The two main headlines for cocoa market this week appear to be pushing in contradictory directions. Cumulative arrivals in Ivory Coast continue to underperform last year’s pace, reaching some 670,000 MT through the end of November. This is down around 10 percent from last year’s tally, although the weekly arrivals pace has improved.

An estimated 91,000 MT of beans arrived at major shipping ports in the last reported week vs. 94,000 MT in the same week last year. Farmers had expected arrivals to pick up during the height of crop, by December, but we are still not seeing arrivals above last year’s pace. This begs the question about what to expect for the balance of the main crop: Volume is down as we near the midpoint, and a deficit will be harder to fill in the remaining months. Arrivals could still make up ground in the second half of the season, but every week that goes by makes that less likely.

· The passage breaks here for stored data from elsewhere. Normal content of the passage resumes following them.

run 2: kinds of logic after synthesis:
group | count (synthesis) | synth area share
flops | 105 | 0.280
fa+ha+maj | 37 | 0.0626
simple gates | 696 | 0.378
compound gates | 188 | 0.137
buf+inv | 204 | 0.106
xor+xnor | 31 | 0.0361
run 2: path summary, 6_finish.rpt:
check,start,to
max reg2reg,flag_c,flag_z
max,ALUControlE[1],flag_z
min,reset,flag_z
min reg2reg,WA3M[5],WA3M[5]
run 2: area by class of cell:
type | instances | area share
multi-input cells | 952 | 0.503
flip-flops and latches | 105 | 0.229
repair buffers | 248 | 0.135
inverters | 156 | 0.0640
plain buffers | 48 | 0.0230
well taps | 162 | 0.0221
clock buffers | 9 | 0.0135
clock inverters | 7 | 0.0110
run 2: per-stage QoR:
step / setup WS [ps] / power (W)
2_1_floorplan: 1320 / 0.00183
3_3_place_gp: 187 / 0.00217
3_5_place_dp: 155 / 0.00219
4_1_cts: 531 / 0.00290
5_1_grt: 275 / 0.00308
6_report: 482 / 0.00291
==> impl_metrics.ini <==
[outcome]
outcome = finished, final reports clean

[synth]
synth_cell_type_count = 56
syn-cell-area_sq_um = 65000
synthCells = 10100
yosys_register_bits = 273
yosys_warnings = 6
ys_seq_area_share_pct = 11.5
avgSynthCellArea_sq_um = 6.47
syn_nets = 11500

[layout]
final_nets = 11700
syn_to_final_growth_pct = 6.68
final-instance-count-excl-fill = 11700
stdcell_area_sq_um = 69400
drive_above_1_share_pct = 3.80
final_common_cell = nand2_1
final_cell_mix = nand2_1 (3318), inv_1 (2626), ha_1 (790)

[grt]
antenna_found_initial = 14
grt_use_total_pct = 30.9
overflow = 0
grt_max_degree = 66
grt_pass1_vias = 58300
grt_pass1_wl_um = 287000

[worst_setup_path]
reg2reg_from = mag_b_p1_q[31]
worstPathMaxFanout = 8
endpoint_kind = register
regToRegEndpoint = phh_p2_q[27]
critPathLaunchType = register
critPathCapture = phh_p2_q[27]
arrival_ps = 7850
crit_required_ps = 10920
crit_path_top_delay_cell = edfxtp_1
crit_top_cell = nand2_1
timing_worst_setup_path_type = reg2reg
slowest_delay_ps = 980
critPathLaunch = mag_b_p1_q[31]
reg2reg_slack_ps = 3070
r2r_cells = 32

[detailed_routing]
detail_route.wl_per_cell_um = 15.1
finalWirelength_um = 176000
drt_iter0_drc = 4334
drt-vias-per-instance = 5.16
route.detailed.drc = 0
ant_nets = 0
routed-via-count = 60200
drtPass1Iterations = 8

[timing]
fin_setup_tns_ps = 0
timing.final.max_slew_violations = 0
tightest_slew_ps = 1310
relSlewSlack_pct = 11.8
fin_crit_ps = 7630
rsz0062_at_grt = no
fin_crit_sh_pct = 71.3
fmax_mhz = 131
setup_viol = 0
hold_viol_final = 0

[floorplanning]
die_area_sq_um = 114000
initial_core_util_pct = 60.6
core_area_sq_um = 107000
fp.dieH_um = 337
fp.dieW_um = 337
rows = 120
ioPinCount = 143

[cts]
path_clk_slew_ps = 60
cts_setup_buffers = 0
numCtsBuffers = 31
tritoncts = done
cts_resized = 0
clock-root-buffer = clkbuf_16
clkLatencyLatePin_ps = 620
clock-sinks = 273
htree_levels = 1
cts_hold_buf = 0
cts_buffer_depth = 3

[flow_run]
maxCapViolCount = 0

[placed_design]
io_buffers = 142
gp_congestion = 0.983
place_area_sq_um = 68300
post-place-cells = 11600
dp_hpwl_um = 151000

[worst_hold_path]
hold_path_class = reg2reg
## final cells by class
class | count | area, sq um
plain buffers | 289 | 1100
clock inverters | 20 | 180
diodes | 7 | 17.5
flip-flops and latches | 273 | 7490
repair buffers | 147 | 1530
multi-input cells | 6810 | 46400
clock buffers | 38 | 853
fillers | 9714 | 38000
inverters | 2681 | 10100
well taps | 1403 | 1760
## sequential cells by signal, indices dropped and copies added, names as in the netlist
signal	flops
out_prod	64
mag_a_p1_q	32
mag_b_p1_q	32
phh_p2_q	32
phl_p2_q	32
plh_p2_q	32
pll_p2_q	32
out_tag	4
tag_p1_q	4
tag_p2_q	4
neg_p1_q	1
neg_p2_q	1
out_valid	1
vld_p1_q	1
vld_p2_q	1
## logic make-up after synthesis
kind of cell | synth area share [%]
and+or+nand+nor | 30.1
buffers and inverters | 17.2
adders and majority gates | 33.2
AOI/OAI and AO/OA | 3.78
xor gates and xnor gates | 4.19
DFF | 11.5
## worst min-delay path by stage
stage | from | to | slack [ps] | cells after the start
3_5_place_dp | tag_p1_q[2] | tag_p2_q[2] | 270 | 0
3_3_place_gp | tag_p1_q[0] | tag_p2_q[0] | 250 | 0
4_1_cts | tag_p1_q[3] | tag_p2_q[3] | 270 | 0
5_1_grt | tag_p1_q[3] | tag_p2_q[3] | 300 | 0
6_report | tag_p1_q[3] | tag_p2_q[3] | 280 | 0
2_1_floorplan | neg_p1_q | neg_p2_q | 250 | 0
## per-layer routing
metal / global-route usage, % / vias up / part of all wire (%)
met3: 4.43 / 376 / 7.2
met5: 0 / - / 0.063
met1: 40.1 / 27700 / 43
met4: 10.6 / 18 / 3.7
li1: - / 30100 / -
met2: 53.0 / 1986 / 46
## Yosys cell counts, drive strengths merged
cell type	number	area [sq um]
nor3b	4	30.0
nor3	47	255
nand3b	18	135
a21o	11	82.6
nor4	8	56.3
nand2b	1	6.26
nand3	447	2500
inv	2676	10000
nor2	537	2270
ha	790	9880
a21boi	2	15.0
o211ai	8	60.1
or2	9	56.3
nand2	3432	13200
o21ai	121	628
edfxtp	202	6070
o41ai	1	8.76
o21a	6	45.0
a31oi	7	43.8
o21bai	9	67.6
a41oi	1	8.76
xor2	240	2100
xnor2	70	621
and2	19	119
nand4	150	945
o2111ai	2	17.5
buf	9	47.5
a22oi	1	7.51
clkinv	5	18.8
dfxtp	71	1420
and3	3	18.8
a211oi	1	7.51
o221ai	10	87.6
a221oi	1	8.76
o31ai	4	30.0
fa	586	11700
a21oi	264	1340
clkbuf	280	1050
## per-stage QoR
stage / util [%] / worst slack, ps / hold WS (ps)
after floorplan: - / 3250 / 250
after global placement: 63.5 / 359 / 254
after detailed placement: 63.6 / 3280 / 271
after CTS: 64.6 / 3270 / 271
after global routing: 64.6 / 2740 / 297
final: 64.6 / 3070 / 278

The disappointing arrival figures would normally lend a bullish tone to the market, but prices have been in a bearish phase since the end of November.

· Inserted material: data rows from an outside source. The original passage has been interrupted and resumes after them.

## src/rtl/seq_alu_if.sv

```systemverilog
// Operand/request and result/status bundle between the register-file read
// stage, the sequential ALU and the write-back mux.
interface seq_alu_if #(
    parameter int unsigned WIDTH = 32
);
    logic             Start;
    logic [3:0]       ALUOperation;
    logic [WIDTH-1:0] A;
    logic [WIDTH-1:0] B;
    logic [WIDTH-1:0] ALUResult;
    logic             Zero;
    logic             Overflow;
    logic             Busy;
    logic             Done;

    modport master (
        output Start, ALUOperation, A, B,
        input  ALUResult, Zero, Overflow, Busy, Done
    );

    modport slave (
        input  Start, ALUOperation, A, B,
        output ALUResult, Zero, Overflow, Busy, Done
    );
endinterface

```

## src/rtl/seq_alu.sv

```systemverilog
// Registered ALU: logic/add/sub/move complete in one cycle, MUL/MULTPLUS run
// a WIDTH-step shift-add multiplier behind a start/busy/done handshake.
module seq_alu #(
    parameter int unsigned WIDTH = 32,
    parameter int unsigned CNT_W = 6
) (
    input  logic     clk,
    input  logic     reset,
    seq_alu_if.slave bus
);

    localparam logic [0:0] S_IDLE = 1'b0;
    localparam logic [0:0] S_MULT = 1'b1;

    localparam logic [3:0] OP_AND      = 4'b0000;
    localparam logic [3:0] OP_OR       = 4'b0001;
    localparam logic [3:0] OP_NOR      = 4'b0010;
    localparam logic [3:0] OP_ADD      = 4'b0011;
    localparam logic [3:0] OP_SUB      = 4'b0100;
    localparam logic [3:0] OP_INC      = 4'b0101;
    localparam logic [3:0] OP_MULTPLUS = 4'b0110;
    localparam logic [3:0] OP_MOV      = 4'b0111;
    localparam logic [3:0] OP_ADDI     = 4'b1000;
    localparam logic [3:0] OP_MUL      = 4'b1001;

    logic [0:0]       state_q, state_d;
    logic [WIDTH-1:0] res_q, res_d;
    logic [WIDTH-1:0] mcand_q, mcand_d;
    logic [WIDTH-1:0] mplier_q, mplier_d;
    logic [WIDTH-1:0] acc_q, acc_d;
    logic [CNT_W-1:0] cnt_q, cnt_d;
    logic             zero_q, zero_d;
    logic             ovf_q, ovf_d;
    logic             done_q, done_d;
    logic             plus_q, plus_d;

    logic [WIDTH-1:0] alu_res;
    logic             alu_ovf;
    logic             is_mul;
    logic [WIDTH-1:0] acc_step;
    logic [WIDTH-1:0] mul_final;

    always_comb begin
        alu_res = '0;
        alu_ovf = 1'b0;
        is_mul  = 1'b0;
        case (bus.ALUOperation)
            OP_AND:  alu_res = bus.A & bus.B;
            OP_OR:   alu_res = bus.A | bus.B;
            OP_NOR:  alu_res = ~(bus.A | bus.B);
            OP_ADD, OP_ADDI: begin
                alu_res = bus.A + bus.B;
                alu_ovf = (bus.A[WIDTH-1] == bus.B[WIDTH-1]) &&
                          (alu_res[WIDTH-1] != bus.A[WIDTH-1]);
            end
            OP_SUB: begin
                alu_res = bus.A - bus.B;
                alu_ovf = (bus.A[WIDTH-1] != bus.B[WIDTH-1]) &&
                          (alu_res[WIDTH-1] != bus.A[WIDTH-1]);
            end
            OP_INC:  alu_res = bus.A + WIDTH'(1);
            OP_MOV:  alu_res = bus.B;
            OP_MUL, OP_MULTPLUS: is_mul = 1'b1;
            default: alu_res = '0;
        endcase
    end

    // The last iteration and the result write share one edge, so the
    // final product is taken from the combinational step, not acc_q.
    assign acc_step  = mplier_q[0] ? (acc_q + mcand_q) : acc_q;
    assign mul_final = acc_step + {{(WIDTH-1){1'b0}}, plus_q};

    always_comb begin
        state_d  = state_q;
        res_d    = res_q;
        mcand_d  = mcand_q;
        mplier_d = mplier_q;
        acc_d    = acc_q;
        cnt_d    = cnt_q;
        zero_d   = zero_q;
        ovf_d    = ovf_q;
        plus_d   = plus_q;
        done_d   = 1'b0;
        if (state_q == S_IDLE) begin
            if (bus.Start) begin
                if (is_mul) begin
                    mcand_d  = bus.A;
                    mplier_d = bus.B;
                    acc_d    = '0;
                    cnt_d    = '0;
                    plus_d   = (bus.ALUOperation == OP_MULTPLUS);
                    state_d  = S_MULT;
                end else begin
                    res_d  = alu_res;
                    zero_d = (alu_res == '0);
                    ovf_d  = alu_ovf;
                    done_d = 1'b1;
                end
            end
        end else begin
            acc_d    = acc_step;
            mcand_d  = mcand_q << 1;
            mplier_d = mplier_q >> 1;
            cnt_d    = cnt_q + CNT_W'(1);
            if (cnt_q == CNT_W'(WIDTH - 1)) begin
                res_d   = mul_final;
                zero_d  = (mul_final == '0);
                ovf_d   = 1'b0;
                done_d  = 1'b1;
                cnt_d   = '0;
                state_d = S_IDLE;
            end
        end
    end

    always_ff @(posedge clk) begin
        if (reset) begin
            state_q  <= S_IDLE;
            res_q    <= '0;
            mcand_q  <= '0;
            mplier_q <= '0;
            acc_q    <= '0;
            cnt_q    <= '0;
            zero_q   <= 1'b1;
            ovf_q    <= 1'b0;
            done_q   <= 1'b0;
            plus_q   <= 1'b0;
        end else begin
            state_q  <= state_d;
            res_q    <= res_d;
            mcand_q  <= mcand_d;
            mplier_q <= mplier_d;
            acc_q    <= acc_d;
            cnt_q    <= cnt_d;
            zero_q   <= zero_d;
            ovf_q    <= ovf_d;
            done_q   <= done_d;
            plus_q   <= plus_d;
        end
    end

    assign bus.ALUResult = res_q;
    assign bus.Zero      = zero_q;
    assign bus.Overflow  = ovf_q;
    assign bus.Done      = done_q;
    assign bus.Busy      = (state_q == S_MULT);

endmodule

```

## src/flat_wrapper.sv

```systemverilog
// flat-port wrapper written by rule: the top's interface ports become plain ports
module seq_alu_flat 
#(
    parameter int unsigned WIDTH = 32,
    parameter int unsigned CNT_W = 6
)
  (clk, reset, bus_Start, bus_ALUOperation, bus_A, bus_B, bus_ALUResult, bus_Zero, bus_Overflow, bus_Busy, bus_Done);
  seq_alu_if #(.WIDTH(WIDTH)) bus_i ();
  input  logic clk;
  input  logic reset;
  input wire logic [$bits(bus_i.Start)-1:0] bus_Start;
  input wire logic [$bits(bus_i.ALUOperation)-1:0] bus_ALUOperation;
  input wire logic [$bits(bus_i.A)-1:0] bus_A;
  input wire logic [$bits(bus_i.B)-1:0] bus_B;
  output wire logic [$bits(bus_i.ALUResult)-1:0] bus_ALUResult;
  output wire logic [$bits(bus_i.Zero)-1:0] bus_Zero;
  output wire logic [$bits(bus_i.Overflow)-1:0] bus_Overflow;
  output wire logic [$bits(bus_i.Busy)-1:0] bus_Busy;
  output wire logic [$bits(bus_i.Done)-1:0] bus_Done;
  assign bus_i.Start = bus_Start;
  assign bus_i.ALUOperation = bus_ALUOperation;
  assign bus_i.A = bus_A;
  assign bus_i.B = bus_B;
  assign bus_ALUResult = bus_i.ALUResult;
  assign bus_Zero = bus_i.Zero;
  assign bus_Overflow = bus_i.Overflow;
  assign bus_Busy = bus_i.Busy;
  assign bus_Done = bus_i.Done;
  seq_alu #(.WIDTH(WIDTH), .CNT_W(CNT_W)) u_core (.clk(clk), .reset(reset), .bus(bus_i));
endmodule
```

## config.mk

```make
export PLATFORM = sky130hd
export DESIGN_NAME = seq_alu_flat
export DESIGN_NICKNAME = d
export VERILOG_FILES = /design/src/rtl/seq_alu_if.sv /design/src/rtl/seq_alu.sv /design/src/flat_wrapper.sv
export SDC_FILE = /design/constraint.sdc
export NUM_CORES = 1
export LEC_CHECK = 0
export ABC_CLOCK_PERIOD_IN_PS = 5300
export BUFFER_PORTS_ARGS = -buffer_cell sky130_fd_sc_hd__buf_2
export CAP_MARGIN = 40
export CORE_AREA = 2 2 199 201
export CTS_CLUSTER_DIAMETER = 120
export CTS_CLUSTER_SIZE = 8
export DETAILED_ROUTE_END_ITERATION = 8
export DIE_AREA = 0 0 201 203
export GPL_ROUTABILITY_DRIVEN = 0
export HOLD_SLACK_MARGIN = 0.08
export PLACE_DENSITY_LB_ADDON = 0.3
export SYNTH_ARGS = -nofsm -noshare
export SYNTH_HDL_FRONTEND = slang
export SYNTH_SLANG_ARGS = --single-unit
```

## constraint.sdc

```tcl
create_clock -name clk -period 5.3 [get_ports clk]
set_input_delay 0.265 -clock clk [delete_from_list [all_inputs] [get_ports clk]]
set_output_delay 0.265 -clock clk [all_outputs]
set_load 0.05 [all_outputs]
```

==> results_dict.tcl, run 1 <==
set metrics [dict create \
    cts.htree.levels 4 \
    worstPathArrival_ps 4920 \
    path_cells "ha_1 -> fa_1 -> a21o_1 -> a221oi_1 -> xnor2_1 -> mux2_2 -> and3b_1 -> and2_1 -> nand2_1 -> nor3_2 -> nor4b_2 -> xnor2_1 -> nor4_1 -> nand4_1 -> o211ai_2" \
    ys_seq_elements 139 \
    hold_viol 0 \
    grt-ovfl-total 0 \
    outcome "finished clean" \
    ctsResizeCount 0 \
    ys.flop_type "dfxtp_1" \
    clock_path_buffers 2 \
    portBuffers 106 \
    fin_nets 2444 \
    finalSetupTns_ps 0 \
    track_usage_pct 25.8 \
    synth_cell_types 89 \
    top_usage_layer "met2" \
    synth_top_cell_area_share_pct 18.2 \
    diodes 0 \
    io_pins 107 \
    clkSinkCount 139 \
    cp_max_fo 8 \
    power_uw 3460 \
    die_w_um 201 \
    grt_setup_unrepaired "no" \
    min_period_ps 4540 \
    ant_nets 0 \
    synthesis.area_mm2 0.0153 \
    power_leakage_uw 0.00718 \
    worstMarginPinSlew_ps 889 \
    cts_hold_buf 0 \
    dieArea_mm2 0.0408 \
    grt_pass1_vias 15600 \
    cts_root_buf "clkbuf_16" \
    fmax_mhz 220 \
    async_flop_share_pct 0 \
    core_mm2 0.0385 \
    wl_per_cell_um 19.6 \
    critPathMaxStageDelay_ps 670 \
    grt_util_met3_pct 4.53 \
    cp_data_required_time_ps 5680 \
    antenna_found_initial 0 \
    die_y_um 203 \
    maxSlewViolCount 0 \
    fill_cells 4031 \
    synth_top_cell_by_area "dfxtp_1" \
    num_rows 72 \
    powerDensity_mw_per_mm2 205 \
    numCtsBuffers 17 \
    area_growth_pct 10.1 \
    grtUsageMet1_pct 34.2 \
    layout-drive-gt1-share_pct 9.85 \
    via_per_inst 6.23 \
    drtIter0Drc 1800 \
    grt_max_degree 192 \
    grt_first_pass_wirelength_mm 85.7 \
    cp_slowest_cell "a221oi_1" \
    end_kind "flip-flop" \
    syn_avg_cell_area_um2 6.86 \
    ys_seq_area_share_pct 18.2 \
    drv_cap 0 \
    post-route-drc-count 0 \
    dp_hpwl_mm 40.4 \
    use_met2_pct 40.1 \
    final_min_period_over_clock_period_pct 85.7 \
    drt-total-wl_mm 54.3 \
    synth_cells 2231 \
    synth_nets 2435 \
    cpMostUsedCell "xnor2_1" \
    start_kind "flip-flop" \
    clock_skew_ps 9.91 \
    path_buf_inv 0 \
    start_util_pct 39.8 \
    seq_area_mm2 0.00279 \
    cts_tree "built" \
    yosysWarnings 0 \
    via_count 17300 \
    peakVddDrop_uv 237 \
    insertion_delay_ps 450 \
    cp_top_family "simple AND/OR/NAND/NOR gates" \
    path_clk_slew_ps 70 \
    setup_viol 0 \
    multi_input_area_mm2 0.0116 \
    maxSlewHeadroom_pct 40.7 \
    utilization_pct 43.8 \
    pre_cts_ws_ps 540 \
    postCtsSetupBuffers 0 \
    dr.pass1.iters 8 \
    ys_top_cells_by_area "dfxtp_1, ha_1, a21oi_1" \
    crit_type "flip-flop to flip-flop" \
    layout_setup_ws_ps 757 \
    hold_class "input pin to flip-flop" \
    synth_edf_count 0 \
]
## area by class of cell
class                      count  share of cell area, %
timing repair buffer         135                   4.54
tap                          518                   3.85
multi-input combinational   1825                   68.6
sequential                   139                   16.5
inverter                     122                   2.72
clock inverter                13                   1.08
clock buffer                  19                   2.63
## metrics by stage
step	cells	hold WS [ps]	instance area [um2]
2_1_floorplan	2231	432	15300
4_1_cts	2771	263	16800
6_report	2771	283	16800
3_5_place_dp	2739	447	16200
5_1_grt	2771	293	16800
3_3_place_gp	2735	441	16200
## worst register-to-register path, stage by stage (launching register included)
cell and delay [ps]:
dfxtp_1 330, ha_1 240, fa_1 440, a21o_1 200, a221oi_1 670, xnor2_1 220
mux2_2 270, and3b_1 280, and2_1 190, nand2_1 130, nor3_2 410, nor4b_2 320
xnor2_1 140, nor4_1 360, nand4_1 150, o211ai_2 140
## layer usage
layer | routed length, um | up-vias
li1 | - | 8120
met4 | 2840 | 0
met5 | 0 | -
met2 | 23300 | 892
met3 | 4630 | 173
met1 | 23500 | 8067
## sequential cells by signal, summed over array words and instances, names as in the netlist
signal,flops
u_core.plus_q,1
u_core.acc_q,32
u_core.bus.ALUResult,32
u_core.bus.Busy,1
u_core.bus.Overflow,1
u_core.mcand_q,32
u_core.cnt_q,6
u_core.bus.Done,1
u_core.mplier_q,32
u_core.bus.Zero,1
## worst paths after layout
| path | from | to | slack (ps) | cells past startpoint |
|---|---|---|---|---|
| max | u_core.mcand_q[0] | u_core.bus.Zero | 760 | 15 |
| min | bus_B[0] | u_core.mplier_q[0] | 280 | 5 |
| max reg2reg | u_core.mcand_q[0] | u_core.bus.Zero | 760 | 15 |
| min reg2reg | u_core.bus.ALUResult[18] | u_core.bus.ALUResult[18] | 450 | 2 |
## cell families after synthesis
group,after synthesis,share of synthesized area [%]
AOI/OAI and AO/OA,740,31.2
xor gates and xnor gates,81,4.64
adders and majority gates,133,11.0
buffers and inverters,267,6.59
DFF,139,18.2
muxes,32,2.17
and+or+nand+nor,839,26.2
## report_power, final
part / total [uW] / switching (uW) / internal, uW
Sequential: 1110 / 30.1 / 1080
Combinational: 1010 / 690 / 323
Clock: 1330 / 565 / 768
## synthesized netlist by cell type (23+ instances only)
cell and n:
xnor2_1 59, inv_1 119, mux2i_1 23, nor2_1 368, and3_1 35, o211ai_1 40
a21o_1 33, a21oi_1 297, a221oi_1 39, nand4_1 37, dfxtp_1 139, o21ai_0 102
nand2_1 158, clkbuf_1 123, nand3_1 54, a31oi_1 28, ha_1 130, nor3_1 37
## placed cells by master, fill, tap and decap left out, types with 35 or more instances in the layout
cell type    n
a21oi_1    297
a221oi_1    39
and3_1      35
buf_2      106
dfxtp_1    137
ha_1       130
inv_1      119
nand2_1    158
nand3_1     54
nand4_1     37
nor2_1     368
nor3_1      37
o211ai_1    40
o21ai_0    102
xnor2_1     59
(Power assumes the default switching activity.)
==> run 2: changes to the inputs <==
Settings changed: CORE_AREA 2 2 199 201 to 2 2 256 157, DIE_AREA 0 0 201 203 to 0 0 258 159.
==> run 2 against run 1 <==
Compared with the run above:
- non-clock buffer count grew 4
- sequential share of layout area about the same
- fmax decreased by 5.0%
- first-iteration DRC count increased by 44%
- register-to-register slack gained 80 ps
- setup slack worse by 240 ps
- cell count is 0.40% higher
- wire length rose by 7.2%
- critical endpoint unchanged
- highest routed layer unchanged
==> results_dict.tcl, run 2 (synthesized netlist as in run 1, its figures left out) <==
set metrics [dict create \
    clock_path_buffers 2 \
    drtIter0Drc 2587 \
    via_per_inst 6.28 \
    cts_root_buf "clkbuf_16" \
    cts.htree.levels 4 \
    intPower_uw 2060 \
    die_y_um 159 \
    combPwrFrac_pct 30.6 \
    area_growth_pct 9.98 \
    fin_area_mm2 0.0168 \
    worstPathArrival_ps 5160 \
    fmax_mhz 209 \
    clock_skew_ps 13.0 \
    grt-ovfl-total 0 \
    grt_max_degree 77 \
    portBuffers 106 \
    setup_viol 0 \
    core_mm2 0.0386 \
    finalSetupTns_ps 0 \
    netSwitchingFraction_pct 39.1 \
    ctsResizeCount 0 \
    cp_max_fo 5 \
    cp_data_required_time_ps 5680 \
    worstMarginPinSlew_ps 905 \
    grt_first_pass_wirelength_mm 89.8 \
    antenna_found_initial 4 \
    powerDensity_mw_per_mm2 201 \
    final_common_cell "nor2_1" \
    maxSlewViolCount 0 \
    drv_cap 0 \
    cts_hold_buf 0 \
    path_clk_slew_ps 70 \
    end_kind "flip-flop" \
    final_cell_mix "nor2_1, a21oi_1, nand2_1" \
    insertion_delay_ps 460 \
    peakVddDrop_uv 211 \
    grt_setup_unrepaired "no" \
    power.switching_uw 1320 \
    crit_type "input pin to flip-flop" \
    wl_per_cell_um 20.9 \
    multi_input_area_mm2 0.0116 \
    dr.pass1.iters 6 \
    final_min_period_over_clock_period_pct 90.2 \
    p_seq_share_pct 32.9 \
    power_uw 3380 \
    clkSinkCount 139 \
    via_count 17500 \
    postCtsSetupBuffers 0 \
    clkPwrFrac_pct 36.5 \
    grt_pass1_vias 15500 \
    hold_viol 0 \
    maxSlewHeadroom_pct 39.7 \
    cts_tree "built" \
    post_dp_cell_area_mm2 0.0163 \
    ant_nets 0 \
    numCtsBuffers 17 \
    hold_class "input pin to flip-flop" \
    die_w_um 258 \
    start_kind "input pin" \
    min_period_ps 4780 \
    fin_nets 2448 \
    drt-total-wl_mm 58.2 \
    fill_cells 3930 \
    layout-drive-gt1-share_pct 10.1 \
    io_pins 107 \
    dp_hpwl_mm 43.6 \
    start_util_pct 39.6 \
    outcome "finished clean" \
    dieArea_mm2 0.0410 \
    track_usage_pct 27.4 \
    power_leakage_uw 0.00716 \
    num_rows 56 \
    seq_area_mm2 0.00279 \
    post-route-drc-count 0 \
]
## run 2: worst max-delay path: stages
cell      delay [ps]
buf_2            130
ha_1             240
fa_1             410
a21o_1           200
a221oi_2         380
o221ai_1         410
a21oi_1          360
o21ai_0          210
a211oi_1         560
mux2_2           400
a221oi_1         400
nand2_1           90
or4b_1           490
nor4_1           330
nand4b_1         170
o211ai_2         100
## run 2: final timing paths
path	from	end	slack (ps)	cells after the start
min reg2reg	u_core.bus.ALUResult[18]	u_core.bus.ALUResult[18]	450	2
max	bus_B[0]	u_core.bus.Zero	520	16
max reg2reg	u_core.acc_q[10]	u_core.bus.ALUResult[31]	840	14
min	bus_B[0]	u_core.mplier_q[0]	250	5
## run 2: final cells by class
cell class / instances / share of cell area (%)
multi-input cells: 1825 / 68.8
flip-flops and latches: 139 / 16.6
repair buffers: 139 / 4.68
well taps: 522 / 3.88
inverters: 122 / 2.72
clock buffers: 18 / 2.55
clock inverters: 14 / 0.803
diodes: 3 / 0.0446
## run 2: per-layer routing
layer	vias to the layer above	wire length (um)	GRT usage [%]
li1	8129	-	-
met1	8114	26800	41.1
met2	1069	22900	38.0
met3	155	6330	5.22
met4	0	2070	10.3
met5	-	0	0
## run 2: metrics by stage
stage / utilization, % / std cells / setup slack [ps] / hold slack, ps
finish: 43.6 / 2782 / 520 / 249
global placement: 42.0 / 2742 / 594 / 439
global route: 43.6 / 2781 / 288 / 315
floorplan: - / 2231 / 942 / 432
detailed placement: 42.1 / 2747 / 246 / 443
CTS: 43.6 / 2779 / 712 / 240
## run 2: power by group through the flow
stage	registers [uW]	logic [uW]	clock network [uW]
finish	1110	1030	1240
global route	1110	1110	1290
global placement	1130	976	0
detailed placement	1140	991	0
floorplan	1200	616	0
CTS	1110	997	1250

Given all the food inflation news and supply chain challenges, downside from the $2,350 level would seem limited, with no reason not to own most of 2022 outright. The net spec position turned negative toward the end of November for the first time in months, indicating that the market was highly oversold and vulnerable to a short-covering rally, as seen in the first week of December. The market was seemingly providing clear signals—both fundamentally, via arrivals, and technically, through fund behavior—for buyers to jump in and extend cover.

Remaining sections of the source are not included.